Problem » Return, exactly as written, all lines from the line containing "utilization (%) |" to the end of the entries below, with both ends included.

Records for the task »
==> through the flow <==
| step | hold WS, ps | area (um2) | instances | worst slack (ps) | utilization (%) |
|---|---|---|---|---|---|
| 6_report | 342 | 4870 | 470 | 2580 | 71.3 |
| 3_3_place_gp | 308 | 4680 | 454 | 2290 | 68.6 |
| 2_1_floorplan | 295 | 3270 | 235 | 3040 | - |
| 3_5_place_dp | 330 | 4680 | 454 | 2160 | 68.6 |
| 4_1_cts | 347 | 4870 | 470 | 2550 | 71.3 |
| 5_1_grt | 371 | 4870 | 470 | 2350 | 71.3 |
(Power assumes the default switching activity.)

Finished task »
| step | hold WS, ps | area (um2) | instances | worst slack (ps) | utilization (%) |
|---|---|---|---|---|---|
| 6_report | 342 | 4870 | 470 | 2580 | 71.3 |
| 3_3_place_gp | 308 | 4680 | 454 | 2290 | 68.6 |
| 2_1_floorplan | 295 | 3270 | 235 | 3040 | - |
| 3_5_place_dp | 330 | 4680 | 454 | 2160 | 68.6 |
| 4_1_cts | 347 | 4870 | 470 | 2550 | 71.3 |
| 5_1_grt | 371 | 4870 | 470 | 2350 | 71.3 |
(Power assumes the default switching activity.)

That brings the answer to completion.